Provide only the number of lines in the records below that include "hold".

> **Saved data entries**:
■ ■ ■
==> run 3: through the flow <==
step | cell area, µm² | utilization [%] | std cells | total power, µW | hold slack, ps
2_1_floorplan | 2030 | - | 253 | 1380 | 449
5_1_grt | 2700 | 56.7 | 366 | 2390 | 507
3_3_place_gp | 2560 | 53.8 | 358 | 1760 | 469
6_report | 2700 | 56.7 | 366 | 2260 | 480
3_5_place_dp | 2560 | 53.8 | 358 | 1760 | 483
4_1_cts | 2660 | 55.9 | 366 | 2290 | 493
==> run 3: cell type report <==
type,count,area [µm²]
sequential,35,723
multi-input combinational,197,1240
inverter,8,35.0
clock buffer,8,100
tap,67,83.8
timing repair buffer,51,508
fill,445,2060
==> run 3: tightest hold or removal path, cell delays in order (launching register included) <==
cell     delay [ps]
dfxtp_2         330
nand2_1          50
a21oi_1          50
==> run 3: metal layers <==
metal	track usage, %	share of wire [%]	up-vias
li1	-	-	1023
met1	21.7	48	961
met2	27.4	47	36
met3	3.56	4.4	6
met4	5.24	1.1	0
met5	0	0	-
■ ■ ■
> **Solution for this exercise**: 2